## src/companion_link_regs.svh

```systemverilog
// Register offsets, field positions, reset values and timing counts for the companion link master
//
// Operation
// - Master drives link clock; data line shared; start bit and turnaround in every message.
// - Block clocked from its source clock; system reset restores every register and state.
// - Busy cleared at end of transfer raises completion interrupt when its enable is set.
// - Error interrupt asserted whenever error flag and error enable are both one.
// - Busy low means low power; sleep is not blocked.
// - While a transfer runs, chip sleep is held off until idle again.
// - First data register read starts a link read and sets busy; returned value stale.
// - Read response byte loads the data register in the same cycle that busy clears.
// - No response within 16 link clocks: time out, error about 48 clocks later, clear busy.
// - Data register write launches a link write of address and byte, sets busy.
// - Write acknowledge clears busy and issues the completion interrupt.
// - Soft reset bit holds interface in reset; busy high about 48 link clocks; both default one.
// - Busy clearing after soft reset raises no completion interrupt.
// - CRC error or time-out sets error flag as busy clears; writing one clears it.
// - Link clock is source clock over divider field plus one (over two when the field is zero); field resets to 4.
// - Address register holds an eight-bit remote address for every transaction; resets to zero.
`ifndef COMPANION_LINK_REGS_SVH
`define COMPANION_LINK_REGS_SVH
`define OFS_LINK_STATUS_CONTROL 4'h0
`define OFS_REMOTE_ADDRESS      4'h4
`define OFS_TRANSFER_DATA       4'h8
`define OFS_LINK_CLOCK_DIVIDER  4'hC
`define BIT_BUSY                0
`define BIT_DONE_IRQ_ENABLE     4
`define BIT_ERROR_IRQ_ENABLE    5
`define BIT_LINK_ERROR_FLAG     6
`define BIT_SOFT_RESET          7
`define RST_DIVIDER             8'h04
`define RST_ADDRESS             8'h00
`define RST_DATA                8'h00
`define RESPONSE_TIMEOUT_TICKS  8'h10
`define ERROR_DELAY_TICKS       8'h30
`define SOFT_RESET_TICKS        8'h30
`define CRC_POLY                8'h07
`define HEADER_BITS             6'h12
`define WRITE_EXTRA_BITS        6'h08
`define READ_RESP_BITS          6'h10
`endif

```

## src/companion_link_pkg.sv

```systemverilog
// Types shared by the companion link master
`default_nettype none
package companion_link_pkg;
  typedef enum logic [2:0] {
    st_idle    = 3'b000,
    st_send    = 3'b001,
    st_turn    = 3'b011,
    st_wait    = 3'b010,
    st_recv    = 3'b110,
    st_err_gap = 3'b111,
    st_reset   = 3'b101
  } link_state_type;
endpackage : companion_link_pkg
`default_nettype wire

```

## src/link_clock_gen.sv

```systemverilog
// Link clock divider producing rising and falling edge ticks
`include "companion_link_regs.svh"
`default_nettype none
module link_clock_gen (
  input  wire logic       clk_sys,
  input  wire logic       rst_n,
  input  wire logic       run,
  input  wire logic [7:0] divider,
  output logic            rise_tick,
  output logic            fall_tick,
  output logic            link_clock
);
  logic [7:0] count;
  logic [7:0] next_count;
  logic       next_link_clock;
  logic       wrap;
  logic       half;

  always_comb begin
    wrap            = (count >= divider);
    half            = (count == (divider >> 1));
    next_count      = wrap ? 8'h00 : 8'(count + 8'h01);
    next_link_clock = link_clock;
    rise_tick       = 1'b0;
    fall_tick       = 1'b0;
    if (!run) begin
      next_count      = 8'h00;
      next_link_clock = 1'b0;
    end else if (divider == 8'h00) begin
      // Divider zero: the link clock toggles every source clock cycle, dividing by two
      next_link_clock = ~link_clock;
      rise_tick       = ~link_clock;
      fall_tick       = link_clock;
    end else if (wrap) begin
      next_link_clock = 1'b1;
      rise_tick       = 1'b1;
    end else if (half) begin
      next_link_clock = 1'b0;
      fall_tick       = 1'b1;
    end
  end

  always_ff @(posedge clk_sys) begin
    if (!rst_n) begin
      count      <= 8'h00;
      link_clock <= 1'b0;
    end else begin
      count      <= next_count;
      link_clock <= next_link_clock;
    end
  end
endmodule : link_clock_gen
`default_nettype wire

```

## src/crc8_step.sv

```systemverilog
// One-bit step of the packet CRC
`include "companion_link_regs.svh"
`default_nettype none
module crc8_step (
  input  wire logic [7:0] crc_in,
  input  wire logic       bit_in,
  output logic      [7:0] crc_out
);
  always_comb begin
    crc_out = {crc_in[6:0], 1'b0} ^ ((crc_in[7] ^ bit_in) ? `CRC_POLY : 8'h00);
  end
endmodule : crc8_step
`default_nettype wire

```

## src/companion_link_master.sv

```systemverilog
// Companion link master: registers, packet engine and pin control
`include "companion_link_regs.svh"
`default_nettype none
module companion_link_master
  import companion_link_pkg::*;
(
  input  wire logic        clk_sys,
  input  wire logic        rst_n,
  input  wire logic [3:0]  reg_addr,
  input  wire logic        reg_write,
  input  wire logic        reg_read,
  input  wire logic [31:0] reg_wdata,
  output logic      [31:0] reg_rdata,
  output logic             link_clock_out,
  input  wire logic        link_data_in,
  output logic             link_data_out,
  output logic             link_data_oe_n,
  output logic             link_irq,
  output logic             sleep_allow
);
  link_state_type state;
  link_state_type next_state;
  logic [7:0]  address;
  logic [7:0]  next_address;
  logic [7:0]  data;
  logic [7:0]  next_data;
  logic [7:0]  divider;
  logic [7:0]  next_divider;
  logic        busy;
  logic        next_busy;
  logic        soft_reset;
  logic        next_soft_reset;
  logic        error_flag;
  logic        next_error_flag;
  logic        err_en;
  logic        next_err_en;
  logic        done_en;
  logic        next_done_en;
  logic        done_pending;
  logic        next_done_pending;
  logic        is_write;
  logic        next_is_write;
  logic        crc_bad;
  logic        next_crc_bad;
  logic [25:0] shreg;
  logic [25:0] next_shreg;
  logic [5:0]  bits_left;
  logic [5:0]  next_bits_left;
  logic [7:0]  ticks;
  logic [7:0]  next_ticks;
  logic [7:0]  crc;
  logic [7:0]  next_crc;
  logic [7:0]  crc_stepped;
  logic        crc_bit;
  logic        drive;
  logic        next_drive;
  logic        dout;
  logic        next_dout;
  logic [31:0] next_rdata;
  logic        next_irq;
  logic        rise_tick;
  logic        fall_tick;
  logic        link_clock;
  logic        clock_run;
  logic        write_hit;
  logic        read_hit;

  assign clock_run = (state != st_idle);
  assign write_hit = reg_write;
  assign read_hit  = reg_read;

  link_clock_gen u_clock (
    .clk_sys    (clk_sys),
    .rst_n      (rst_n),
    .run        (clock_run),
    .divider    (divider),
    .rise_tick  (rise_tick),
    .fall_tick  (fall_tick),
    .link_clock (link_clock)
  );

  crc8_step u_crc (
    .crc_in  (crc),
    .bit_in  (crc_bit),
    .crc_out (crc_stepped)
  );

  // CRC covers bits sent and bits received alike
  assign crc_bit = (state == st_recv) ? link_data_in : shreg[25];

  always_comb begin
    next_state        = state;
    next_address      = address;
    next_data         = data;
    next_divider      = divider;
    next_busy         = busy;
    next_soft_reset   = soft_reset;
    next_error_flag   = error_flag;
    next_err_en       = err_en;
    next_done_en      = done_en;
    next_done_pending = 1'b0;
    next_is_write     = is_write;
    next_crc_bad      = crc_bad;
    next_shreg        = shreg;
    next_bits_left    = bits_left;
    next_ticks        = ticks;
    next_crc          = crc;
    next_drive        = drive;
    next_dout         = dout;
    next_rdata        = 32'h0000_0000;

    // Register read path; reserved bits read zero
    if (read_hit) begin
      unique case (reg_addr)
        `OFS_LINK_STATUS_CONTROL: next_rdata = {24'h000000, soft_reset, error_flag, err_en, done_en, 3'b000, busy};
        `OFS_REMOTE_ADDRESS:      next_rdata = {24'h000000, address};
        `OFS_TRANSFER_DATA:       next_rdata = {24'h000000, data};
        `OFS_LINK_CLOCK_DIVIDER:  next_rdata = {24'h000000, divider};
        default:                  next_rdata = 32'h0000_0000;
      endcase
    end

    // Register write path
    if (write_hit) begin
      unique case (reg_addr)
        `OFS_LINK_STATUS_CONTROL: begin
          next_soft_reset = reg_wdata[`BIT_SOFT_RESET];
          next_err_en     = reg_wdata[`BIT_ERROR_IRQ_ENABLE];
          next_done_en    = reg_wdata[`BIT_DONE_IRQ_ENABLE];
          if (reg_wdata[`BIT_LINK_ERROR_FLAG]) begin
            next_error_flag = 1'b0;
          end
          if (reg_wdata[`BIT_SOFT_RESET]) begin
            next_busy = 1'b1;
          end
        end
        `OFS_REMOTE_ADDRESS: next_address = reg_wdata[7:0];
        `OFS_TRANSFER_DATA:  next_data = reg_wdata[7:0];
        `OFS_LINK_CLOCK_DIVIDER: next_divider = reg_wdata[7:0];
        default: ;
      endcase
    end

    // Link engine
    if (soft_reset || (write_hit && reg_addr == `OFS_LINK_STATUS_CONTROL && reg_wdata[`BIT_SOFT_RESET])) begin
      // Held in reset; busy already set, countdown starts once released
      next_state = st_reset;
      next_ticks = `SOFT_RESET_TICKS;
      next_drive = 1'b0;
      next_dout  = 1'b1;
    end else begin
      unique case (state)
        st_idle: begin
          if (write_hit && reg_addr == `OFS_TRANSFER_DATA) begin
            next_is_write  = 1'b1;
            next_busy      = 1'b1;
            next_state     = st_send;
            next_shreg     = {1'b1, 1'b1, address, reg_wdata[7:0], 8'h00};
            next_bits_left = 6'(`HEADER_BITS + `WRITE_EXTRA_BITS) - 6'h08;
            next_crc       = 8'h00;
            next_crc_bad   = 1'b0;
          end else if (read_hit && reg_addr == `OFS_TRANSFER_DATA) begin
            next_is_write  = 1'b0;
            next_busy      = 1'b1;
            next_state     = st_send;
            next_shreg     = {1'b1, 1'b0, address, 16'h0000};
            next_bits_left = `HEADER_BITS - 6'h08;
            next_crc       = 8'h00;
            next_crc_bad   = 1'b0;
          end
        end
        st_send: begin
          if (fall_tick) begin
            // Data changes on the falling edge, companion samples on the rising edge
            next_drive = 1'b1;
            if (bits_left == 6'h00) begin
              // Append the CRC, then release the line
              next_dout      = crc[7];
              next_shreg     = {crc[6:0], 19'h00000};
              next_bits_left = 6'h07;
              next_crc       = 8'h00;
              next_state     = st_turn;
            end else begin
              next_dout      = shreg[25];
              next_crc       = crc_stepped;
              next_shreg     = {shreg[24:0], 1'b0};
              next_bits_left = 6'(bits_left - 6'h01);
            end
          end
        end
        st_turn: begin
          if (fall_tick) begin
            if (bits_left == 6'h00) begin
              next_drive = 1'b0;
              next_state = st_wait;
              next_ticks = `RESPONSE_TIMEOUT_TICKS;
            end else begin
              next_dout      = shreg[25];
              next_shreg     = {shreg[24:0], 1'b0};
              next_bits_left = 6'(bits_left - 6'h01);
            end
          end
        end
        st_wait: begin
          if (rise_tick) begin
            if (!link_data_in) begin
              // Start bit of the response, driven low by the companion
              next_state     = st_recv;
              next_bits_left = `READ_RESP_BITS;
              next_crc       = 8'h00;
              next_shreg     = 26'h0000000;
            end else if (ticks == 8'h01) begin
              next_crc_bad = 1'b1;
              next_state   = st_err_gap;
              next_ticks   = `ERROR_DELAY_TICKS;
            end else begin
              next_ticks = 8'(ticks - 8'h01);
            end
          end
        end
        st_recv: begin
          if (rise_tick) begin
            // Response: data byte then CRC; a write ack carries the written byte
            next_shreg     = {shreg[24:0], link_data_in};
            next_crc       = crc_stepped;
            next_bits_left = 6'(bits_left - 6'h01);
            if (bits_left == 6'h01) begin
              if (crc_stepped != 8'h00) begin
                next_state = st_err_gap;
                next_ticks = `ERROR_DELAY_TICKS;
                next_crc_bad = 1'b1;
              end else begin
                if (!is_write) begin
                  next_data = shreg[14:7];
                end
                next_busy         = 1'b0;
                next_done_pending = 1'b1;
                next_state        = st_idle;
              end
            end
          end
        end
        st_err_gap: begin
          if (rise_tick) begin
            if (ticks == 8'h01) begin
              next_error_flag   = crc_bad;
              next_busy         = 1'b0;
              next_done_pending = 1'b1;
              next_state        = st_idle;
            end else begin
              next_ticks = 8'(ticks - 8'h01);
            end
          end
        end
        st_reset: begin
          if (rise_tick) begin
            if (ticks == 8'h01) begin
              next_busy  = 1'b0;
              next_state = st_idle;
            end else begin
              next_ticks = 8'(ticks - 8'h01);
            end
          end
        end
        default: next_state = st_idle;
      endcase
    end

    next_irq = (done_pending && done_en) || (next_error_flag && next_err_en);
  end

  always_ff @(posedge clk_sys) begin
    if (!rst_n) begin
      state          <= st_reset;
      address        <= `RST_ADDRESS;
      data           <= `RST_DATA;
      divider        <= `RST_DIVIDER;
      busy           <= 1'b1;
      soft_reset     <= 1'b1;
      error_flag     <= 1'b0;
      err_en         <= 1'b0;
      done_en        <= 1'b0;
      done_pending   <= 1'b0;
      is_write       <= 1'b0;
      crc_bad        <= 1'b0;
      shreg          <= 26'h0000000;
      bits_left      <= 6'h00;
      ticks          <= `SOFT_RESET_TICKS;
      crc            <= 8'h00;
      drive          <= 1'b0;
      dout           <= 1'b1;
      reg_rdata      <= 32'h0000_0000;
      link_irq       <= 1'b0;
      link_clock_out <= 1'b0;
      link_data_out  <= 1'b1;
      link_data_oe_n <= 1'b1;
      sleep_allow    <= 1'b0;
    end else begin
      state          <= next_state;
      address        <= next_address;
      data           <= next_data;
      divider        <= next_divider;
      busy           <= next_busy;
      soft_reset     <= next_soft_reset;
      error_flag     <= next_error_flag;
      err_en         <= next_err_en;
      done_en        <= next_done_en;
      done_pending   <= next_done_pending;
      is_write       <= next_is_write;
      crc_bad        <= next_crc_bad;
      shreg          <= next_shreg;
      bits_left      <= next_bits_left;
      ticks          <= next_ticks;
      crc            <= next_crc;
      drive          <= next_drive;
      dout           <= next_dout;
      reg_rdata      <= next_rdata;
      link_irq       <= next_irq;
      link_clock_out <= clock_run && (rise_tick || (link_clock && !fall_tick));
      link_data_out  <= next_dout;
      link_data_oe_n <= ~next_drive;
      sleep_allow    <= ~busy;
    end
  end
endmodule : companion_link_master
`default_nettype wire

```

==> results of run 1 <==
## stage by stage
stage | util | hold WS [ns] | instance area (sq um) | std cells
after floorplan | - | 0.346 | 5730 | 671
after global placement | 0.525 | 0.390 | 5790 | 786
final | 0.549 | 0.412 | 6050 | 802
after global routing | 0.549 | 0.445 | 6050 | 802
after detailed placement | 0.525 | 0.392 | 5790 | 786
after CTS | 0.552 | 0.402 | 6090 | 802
$ cat src/hdl/i2cc_regs.svh
// Constants and timing counts of the two-wire bus controller.
`ifndef I2CC_REGS_SVH
`define I2CC_REGS_SVH
`define I2CC_CLK_MHZ      25
`define I2CC_STD_QTR_NS   2500
`define I2CC_FAST_QTR_NS  625
`define I2CC_STD_QTR_CYC  ((`I2CC_STD_QTR_NS * `I2CC_CLK_MHZ) / 1000)
`define I2CC_FAST_QTR_CYC ((`I2CC_FAST_QTR_NS * `I2CC_CLK_MHZ) / 1000)
`define I2CC_PREFIX       5'h1E
`define I2CC_ACK_BIT      4'h8
`endif

$ cat src/hdl/i2cc_pkg.sv
// Types of the two-wire bus controller.
package i2cc_pkg;
	typedef enum logic [2:0] {M_IDLE, M_START, M_BITS, M_HOLD, M_RESTART, M_STOP} i2cc_mst_t;
	typedef enum logic [1:0] {S_IDLE, S_BYTE, S_ACK} i2cc_slv_t;
	typedef enum logic [1:0] {K_FIRST, K_SECOND, K_DATA, K_READ} i2cc_kind_t;
	typedef struct packed {
		logic       sda_s1, sda_s2, sda_d, scl_s1, scl_s2, scl_d;
		i2cc_mst_t  mst;
		logic [1:0] phase;
		logic [3:0] bitn;
		logic [7:0] shift;
		logic       go, restart, stop_req, is_addr, rxdir, mscl_low, msda_low;
		i2cc_slv_t  slv;
		i2cc_kind_t kind;
		logic [3:0] sbit;
		logic [7:0] sshift;
		logic       sel10, ack_drive, stretch;
		logic [7:0] rdata;
		logic       pend, addr_sent, tx_vacant, ack_rx;
	} i2cc_state_t;
	typedef struct packed {
		logic [11:0] cnt;
		logic        tick;
	} i2cc_tick_t;
endpackage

━━━━━━━━━━━━━━━━

Search the listing for the word "shared". Copy every line in which it occurs.

// - Master drives link clock; data line shared; start bit and turnaround in every message.
// Types shared by the companion link master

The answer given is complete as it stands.